====== Exercise material
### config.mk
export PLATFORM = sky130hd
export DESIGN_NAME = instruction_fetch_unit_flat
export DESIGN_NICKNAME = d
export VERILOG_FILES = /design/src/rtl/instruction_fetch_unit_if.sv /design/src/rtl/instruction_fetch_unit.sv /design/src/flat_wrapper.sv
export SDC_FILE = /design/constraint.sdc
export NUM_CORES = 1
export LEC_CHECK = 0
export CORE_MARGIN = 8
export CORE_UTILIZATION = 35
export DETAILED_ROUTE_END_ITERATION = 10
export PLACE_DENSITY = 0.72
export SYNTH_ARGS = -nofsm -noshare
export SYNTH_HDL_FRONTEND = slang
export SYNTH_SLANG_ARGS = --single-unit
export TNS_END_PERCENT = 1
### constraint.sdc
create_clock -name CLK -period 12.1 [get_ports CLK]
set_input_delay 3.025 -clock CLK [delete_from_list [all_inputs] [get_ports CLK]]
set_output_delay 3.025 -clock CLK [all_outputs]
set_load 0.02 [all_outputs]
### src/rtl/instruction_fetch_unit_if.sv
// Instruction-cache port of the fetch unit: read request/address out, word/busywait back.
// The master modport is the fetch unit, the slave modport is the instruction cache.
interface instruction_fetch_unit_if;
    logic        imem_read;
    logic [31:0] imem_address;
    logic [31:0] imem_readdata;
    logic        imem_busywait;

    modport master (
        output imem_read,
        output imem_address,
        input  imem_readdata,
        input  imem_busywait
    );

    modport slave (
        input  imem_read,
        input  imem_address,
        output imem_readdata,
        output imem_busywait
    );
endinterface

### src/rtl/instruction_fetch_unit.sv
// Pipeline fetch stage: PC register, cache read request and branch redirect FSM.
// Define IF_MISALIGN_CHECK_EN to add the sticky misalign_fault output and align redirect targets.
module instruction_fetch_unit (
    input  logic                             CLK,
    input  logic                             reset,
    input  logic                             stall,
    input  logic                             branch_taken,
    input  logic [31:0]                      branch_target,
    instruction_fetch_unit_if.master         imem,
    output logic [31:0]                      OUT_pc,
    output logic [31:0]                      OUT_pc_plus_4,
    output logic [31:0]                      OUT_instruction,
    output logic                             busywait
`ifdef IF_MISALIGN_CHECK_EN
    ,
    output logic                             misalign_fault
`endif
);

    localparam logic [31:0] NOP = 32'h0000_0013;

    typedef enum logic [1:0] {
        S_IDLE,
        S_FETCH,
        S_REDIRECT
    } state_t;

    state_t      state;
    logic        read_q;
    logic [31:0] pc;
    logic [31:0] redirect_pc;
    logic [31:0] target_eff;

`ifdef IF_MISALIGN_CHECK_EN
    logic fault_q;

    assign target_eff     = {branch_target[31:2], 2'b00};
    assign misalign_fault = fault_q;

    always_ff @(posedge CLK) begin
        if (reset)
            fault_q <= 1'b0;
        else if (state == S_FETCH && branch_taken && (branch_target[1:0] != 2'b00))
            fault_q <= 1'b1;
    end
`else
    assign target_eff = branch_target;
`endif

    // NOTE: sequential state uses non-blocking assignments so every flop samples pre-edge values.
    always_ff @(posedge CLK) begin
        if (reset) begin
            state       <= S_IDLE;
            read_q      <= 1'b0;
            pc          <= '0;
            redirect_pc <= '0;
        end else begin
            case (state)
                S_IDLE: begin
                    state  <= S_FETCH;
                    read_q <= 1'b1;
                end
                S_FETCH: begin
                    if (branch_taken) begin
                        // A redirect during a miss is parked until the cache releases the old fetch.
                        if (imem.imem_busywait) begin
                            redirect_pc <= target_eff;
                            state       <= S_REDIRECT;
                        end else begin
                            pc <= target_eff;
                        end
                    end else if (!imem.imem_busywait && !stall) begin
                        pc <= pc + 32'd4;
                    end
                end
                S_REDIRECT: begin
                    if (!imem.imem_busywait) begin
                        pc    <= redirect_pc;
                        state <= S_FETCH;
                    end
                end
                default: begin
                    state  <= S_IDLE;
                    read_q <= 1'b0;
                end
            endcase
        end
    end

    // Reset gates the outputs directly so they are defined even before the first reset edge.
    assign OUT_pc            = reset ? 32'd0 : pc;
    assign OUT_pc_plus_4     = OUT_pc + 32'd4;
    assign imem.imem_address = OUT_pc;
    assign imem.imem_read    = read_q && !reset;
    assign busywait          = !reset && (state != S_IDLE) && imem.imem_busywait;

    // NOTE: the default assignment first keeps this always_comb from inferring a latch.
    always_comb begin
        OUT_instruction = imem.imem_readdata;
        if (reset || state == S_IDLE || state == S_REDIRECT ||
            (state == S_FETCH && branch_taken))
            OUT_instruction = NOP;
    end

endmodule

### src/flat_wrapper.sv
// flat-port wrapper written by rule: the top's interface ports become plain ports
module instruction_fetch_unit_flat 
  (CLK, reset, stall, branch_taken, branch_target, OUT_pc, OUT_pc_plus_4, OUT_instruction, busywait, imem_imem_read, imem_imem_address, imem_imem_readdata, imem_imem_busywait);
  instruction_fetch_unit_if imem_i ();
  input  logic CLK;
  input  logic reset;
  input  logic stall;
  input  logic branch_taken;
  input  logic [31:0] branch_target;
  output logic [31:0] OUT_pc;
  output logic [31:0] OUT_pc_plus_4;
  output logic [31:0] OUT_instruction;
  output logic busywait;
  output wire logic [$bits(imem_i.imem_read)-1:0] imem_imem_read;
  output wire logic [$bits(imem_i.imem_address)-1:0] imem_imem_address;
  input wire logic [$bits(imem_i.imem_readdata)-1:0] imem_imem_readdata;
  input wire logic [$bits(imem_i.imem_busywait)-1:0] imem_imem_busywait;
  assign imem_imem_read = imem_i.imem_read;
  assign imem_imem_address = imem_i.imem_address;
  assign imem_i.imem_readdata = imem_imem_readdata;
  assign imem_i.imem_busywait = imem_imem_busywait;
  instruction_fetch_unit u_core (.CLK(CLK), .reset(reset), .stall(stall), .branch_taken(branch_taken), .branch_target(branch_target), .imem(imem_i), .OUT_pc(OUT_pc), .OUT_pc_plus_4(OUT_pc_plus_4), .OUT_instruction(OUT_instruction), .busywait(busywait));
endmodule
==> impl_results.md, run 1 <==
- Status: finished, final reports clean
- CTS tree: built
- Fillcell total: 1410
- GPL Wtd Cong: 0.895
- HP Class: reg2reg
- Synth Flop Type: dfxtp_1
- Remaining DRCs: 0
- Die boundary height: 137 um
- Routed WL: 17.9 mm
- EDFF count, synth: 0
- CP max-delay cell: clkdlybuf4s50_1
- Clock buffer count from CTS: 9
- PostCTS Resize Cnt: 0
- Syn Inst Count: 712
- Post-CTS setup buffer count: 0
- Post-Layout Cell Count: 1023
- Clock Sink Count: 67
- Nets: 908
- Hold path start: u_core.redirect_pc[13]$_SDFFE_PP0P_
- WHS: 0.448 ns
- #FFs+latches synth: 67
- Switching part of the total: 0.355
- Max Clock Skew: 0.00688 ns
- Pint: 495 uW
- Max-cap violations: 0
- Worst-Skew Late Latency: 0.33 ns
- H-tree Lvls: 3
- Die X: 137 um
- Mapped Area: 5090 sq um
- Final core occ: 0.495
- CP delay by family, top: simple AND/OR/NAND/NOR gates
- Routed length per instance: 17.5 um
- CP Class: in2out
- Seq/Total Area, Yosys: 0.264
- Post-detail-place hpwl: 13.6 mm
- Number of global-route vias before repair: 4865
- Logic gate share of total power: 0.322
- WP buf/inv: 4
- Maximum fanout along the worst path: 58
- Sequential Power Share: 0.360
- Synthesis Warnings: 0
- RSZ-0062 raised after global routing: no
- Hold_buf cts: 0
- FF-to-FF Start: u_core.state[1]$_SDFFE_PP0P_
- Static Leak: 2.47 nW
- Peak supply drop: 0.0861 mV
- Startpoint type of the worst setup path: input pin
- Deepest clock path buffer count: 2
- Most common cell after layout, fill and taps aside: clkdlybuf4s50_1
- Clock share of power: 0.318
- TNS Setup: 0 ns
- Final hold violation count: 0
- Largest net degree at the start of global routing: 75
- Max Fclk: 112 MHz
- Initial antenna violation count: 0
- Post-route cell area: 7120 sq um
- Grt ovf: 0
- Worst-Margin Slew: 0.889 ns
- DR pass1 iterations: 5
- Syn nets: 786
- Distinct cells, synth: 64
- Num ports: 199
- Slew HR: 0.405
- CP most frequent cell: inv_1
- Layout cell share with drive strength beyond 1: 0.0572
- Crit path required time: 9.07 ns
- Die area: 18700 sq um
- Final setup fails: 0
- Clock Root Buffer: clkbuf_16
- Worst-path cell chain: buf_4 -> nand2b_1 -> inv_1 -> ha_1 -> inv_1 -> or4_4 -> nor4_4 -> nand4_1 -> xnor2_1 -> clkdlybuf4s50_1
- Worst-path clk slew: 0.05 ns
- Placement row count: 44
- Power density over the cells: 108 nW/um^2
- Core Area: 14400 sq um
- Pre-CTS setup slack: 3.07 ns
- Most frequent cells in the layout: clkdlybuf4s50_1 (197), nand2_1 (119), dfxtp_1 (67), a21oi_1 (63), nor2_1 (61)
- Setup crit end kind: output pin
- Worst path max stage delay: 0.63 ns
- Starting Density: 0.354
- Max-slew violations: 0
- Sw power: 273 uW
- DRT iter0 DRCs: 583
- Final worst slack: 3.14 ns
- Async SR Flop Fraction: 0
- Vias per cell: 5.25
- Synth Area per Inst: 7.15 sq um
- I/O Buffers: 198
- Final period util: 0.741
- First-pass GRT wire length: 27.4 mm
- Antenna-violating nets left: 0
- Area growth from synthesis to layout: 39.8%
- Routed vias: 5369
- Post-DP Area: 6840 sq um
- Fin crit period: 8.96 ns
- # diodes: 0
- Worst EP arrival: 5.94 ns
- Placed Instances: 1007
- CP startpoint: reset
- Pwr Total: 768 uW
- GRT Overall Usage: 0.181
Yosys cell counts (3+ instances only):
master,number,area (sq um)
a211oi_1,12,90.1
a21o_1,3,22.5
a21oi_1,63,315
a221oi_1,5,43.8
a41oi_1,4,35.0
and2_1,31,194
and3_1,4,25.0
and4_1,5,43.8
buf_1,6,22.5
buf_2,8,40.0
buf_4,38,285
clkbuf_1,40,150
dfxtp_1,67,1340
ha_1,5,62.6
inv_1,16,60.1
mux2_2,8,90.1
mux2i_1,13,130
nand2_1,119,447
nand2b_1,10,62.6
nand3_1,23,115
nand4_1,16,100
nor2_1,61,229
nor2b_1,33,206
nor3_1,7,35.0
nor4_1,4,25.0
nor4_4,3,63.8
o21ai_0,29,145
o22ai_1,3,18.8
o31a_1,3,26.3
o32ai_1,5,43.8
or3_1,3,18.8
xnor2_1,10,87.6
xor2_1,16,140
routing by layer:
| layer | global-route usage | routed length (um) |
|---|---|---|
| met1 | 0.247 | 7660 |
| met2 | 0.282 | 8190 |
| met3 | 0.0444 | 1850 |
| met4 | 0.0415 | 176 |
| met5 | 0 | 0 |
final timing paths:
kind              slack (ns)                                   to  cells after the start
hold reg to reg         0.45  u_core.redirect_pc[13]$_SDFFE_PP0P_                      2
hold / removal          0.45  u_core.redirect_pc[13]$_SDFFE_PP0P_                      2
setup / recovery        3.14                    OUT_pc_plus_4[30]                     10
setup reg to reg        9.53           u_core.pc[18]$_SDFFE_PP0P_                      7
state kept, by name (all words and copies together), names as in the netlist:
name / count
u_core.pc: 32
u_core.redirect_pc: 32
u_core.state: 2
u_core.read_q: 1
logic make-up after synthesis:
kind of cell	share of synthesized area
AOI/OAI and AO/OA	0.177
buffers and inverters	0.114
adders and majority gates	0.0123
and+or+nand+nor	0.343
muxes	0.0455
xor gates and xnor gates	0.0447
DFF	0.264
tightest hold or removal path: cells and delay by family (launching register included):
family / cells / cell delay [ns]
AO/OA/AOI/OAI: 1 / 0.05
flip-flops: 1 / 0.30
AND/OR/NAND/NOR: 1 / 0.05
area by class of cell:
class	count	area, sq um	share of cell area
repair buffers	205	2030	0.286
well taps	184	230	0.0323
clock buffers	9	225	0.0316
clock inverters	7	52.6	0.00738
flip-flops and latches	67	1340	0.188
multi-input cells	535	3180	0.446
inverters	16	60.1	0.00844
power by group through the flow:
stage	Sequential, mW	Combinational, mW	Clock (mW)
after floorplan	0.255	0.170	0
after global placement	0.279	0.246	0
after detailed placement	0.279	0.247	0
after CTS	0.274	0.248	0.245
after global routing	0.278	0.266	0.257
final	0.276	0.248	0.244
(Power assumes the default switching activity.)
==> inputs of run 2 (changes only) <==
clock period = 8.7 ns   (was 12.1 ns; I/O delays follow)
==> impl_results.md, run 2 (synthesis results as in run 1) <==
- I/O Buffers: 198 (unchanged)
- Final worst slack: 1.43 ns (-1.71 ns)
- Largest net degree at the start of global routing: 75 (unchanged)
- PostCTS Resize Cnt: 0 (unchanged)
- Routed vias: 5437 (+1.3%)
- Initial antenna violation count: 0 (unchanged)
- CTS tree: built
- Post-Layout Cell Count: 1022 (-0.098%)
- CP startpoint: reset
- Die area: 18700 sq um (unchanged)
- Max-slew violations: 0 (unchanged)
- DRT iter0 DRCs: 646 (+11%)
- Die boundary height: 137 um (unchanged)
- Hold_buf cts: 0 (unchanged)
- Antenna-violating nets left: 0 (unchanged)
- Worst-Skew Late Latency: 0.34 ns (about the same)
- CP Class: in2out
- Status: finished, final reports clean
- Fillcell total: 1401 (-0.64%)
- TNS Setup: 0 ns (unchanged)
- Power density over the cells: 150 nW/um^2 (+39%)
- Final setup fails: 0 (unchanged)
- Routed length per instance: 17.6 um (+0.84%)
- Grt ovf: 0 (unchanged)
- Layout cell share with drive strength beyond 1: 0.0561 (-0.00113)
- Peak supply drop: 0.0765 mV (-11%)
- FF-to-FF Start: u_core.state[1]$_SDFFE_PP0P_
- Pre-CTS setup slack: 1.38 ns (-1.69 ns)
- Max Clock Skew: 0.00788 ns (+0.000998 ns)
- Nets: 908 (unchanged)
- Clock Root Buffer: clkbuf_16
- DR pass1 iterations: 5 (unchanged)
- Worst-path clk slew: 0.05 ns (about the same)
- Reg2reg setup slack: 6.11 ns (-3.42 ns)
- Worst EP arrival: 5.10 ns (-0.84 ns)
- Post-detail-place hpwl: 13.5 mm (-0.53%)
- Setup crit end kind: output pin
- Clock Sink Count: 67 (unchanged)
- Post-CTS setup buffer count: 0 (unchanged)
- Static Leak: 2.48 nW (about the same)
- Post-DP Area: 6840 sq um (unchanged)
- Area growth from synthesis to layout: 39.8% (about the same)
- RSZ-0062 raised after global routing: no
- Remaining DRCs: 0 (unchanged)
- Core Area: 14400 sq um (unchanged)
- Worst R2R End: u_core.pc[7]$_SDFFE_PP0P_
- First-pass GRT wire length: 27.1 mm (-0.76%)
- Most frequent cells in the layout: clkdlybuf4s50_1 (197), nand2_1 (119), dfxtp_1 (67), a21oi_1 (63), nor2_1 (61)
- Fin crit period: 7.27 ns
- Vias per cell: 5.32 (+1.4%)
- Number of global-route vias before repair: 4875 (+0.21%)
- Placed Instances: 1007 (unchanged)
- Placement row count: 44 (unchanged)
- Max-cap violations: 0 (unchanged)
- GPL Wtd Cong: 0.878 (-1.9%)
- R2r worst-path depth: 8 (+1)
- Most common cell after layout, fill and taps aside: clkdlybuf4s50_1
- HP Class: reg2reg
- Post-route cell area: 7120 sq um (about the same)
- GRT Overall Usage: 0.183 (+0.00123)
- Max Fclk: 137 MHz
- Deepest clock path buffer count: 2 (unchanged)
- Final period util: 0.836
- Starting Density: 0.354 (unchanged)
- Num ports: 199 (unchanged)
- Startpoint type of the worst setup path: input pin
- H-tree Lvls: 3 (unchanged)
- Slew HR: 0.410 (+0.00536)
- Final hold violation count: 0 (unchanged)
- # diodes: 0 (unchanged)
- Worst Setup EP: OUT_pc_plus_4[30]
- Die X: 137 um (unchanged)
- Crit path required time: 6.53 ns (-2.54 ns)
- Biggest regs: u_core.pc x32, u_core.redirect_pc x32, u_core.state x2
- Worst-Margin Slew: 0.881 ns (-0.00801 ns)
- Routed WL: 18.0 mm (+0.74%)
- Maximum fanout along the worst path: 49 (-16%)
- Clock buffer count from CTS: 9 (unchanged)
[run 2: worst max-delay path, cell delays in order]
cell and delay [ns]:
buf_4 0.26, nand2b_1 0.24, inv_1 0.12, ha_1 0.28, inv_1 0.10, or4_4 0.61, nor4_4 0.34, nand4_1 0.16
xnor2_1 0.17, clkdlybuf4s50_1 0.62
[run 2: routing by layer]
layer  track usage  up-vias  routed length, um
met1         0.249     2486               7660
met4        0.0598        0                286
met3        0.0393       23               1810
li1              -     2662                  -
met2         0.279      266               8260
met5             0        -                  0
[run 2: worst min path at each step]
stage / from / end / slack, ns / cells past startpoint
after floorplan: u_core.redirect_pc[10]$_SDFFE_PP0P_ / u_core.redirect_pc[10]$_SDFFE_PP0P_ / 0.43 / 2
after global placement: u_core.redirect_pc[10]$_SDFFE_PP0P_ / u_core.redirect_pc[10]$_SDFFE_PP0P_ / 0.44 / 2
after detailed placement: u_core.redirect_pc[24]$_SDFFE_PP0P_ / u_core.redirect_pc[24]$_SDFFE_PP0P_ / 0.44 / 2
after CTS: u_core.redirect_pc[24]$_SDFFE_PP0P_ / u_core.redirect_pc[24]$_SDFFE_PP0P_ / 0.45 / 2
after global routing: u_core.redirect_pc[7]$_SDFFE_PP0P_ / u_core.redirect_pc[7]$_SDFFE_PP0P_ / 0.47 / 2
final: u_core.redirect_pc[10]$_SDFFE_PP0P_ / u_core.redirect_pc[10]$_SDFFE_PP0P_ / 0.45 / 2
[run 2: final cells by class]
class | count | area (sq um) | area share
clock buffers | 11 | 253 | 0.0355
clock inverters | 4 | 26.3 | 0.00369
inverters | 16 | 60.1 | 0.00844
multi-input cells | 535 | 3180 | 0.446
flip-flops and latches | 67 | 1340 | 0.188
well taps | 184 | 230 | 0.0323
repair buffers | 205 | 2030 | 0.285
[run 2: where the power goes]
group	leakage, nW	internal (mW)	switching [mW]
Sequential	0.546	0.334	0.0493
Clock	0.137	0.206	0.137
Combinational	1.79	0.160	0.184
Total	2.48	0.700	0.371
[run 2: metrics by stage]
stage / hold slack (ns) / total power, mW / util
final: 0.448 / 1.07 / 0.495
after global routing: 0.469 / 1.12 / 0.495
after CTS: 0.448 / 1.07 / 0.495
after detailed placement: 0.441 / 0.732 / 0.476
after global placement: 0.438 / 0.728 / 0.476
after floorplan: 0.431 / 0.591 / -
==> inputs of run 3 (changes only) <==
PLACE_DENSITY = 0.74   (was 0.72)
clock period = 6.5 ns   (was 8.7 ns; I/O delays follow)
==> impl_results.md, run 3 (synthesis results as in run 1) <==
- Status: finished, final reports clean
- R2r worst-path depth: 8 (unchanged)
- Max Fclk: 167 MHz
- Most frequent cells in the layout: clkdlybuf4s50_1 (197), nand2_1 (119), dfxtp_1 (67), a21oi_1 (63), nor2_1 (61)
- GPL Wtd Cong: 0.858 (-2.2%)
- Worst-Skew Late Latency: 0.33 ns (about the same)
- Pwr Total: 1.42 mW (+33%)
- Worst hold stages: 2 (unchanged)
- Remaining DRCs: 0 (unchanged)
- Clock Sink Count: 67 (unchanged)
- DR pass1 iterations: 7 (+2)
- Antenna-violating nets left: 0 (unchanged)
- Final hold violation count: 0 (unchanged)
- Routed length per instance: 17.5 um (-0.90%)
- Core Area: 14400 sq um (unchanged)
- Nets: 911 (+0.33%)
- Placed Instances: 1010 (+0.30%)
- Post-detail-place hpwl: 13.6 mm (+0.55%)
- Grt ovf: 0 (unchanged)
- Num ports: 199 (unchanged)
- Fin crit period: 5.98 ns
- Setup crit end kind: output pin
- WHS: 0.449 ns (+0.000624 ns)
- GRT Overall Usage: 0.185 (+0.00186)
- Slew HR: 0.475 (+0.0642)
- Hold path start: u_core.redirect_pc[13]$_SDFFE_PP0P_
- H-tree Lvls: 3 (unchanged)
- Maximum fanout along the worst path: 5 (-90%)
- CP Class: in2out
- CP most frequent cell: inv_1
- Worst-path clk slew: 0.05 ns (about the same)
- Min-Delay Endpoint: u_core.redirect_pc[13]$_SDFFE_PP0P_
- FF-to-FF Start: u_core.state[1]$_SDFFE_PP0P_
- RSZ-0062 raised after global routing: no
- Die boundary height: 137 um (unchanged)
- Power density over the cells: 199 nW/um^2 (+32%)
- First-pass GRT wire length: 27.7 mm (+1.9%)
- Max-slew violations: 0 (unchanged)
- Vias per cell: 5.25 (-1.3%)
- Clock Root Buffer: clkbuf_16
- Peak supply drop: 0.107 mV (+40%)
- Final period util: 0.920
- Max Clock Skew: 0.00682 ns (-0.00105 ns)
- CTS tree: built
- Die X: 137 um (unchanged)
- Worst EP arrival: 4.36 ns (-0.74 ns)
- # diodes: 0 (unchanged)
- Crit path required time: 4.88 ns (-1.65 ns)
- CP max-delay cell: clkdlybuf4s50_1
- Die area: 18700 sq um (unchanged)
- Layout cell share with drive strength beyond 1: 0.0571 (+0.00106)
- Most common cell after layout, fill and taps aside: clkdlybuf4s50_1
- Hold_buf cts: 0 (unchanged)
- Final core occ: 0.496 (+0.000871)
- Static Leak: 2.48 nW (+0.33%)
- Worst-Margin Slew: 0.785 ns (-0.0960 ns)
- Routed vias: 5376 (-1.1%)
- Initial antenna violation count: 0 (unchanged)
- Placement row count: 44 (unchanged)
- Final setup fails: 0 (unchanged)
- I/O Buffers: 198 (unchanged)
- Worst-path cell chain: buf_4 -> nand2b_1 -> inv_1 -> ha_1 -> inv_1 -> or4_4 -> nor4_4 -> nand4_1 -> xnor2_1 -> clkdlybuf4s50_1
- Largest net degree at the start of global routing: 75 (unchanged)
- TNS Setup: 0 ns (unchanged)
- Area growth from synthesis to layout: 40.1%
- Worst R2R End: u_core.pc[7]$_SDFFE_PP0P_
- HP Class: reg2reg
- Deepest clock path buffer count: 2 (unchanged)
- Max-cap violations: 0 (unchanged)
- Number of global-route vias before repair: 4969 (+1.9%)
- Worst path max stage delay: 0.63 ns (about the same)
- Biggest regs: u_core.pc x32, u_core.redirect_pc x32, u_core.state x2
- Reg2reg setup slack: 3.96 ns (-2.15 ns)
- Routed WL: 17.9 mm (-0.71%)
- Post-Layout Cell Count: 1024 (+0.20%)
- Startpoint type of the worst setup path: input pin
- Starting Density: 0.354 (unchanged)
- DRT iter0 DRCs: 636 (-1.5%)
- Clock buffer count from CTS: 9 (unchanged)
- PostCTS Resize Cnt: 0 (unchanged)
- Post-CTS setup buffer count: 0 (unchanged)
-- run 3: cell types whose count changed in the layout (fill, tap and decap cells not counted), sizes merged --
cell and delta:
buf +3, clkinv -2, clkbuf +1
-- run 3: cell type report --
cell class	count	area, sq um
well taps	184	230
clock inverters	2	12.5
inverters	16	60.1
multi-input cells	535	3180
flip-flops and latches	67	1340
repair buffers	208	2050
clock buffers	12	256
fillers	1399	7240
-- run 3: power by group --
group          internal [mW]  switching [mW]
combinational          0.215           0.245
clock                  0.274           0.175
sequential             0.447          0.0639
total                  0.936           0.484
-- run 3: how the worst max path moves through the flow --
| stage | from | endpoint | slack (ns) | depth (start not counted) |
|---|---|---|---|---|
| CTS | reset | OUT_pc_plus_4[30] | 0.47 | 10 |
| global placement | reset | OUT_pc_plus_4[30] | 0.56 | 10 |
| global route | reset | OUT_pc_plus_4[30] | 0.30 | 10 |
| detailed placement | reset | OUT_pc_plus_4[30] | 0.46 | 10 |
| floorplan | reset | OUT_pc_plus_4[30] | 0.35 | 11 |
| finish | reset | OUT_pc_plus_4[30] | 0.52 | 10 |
============
# What you should do
Give the count of lines in the listing where the word "Latency" occurs, with no further words.

# Task answer
3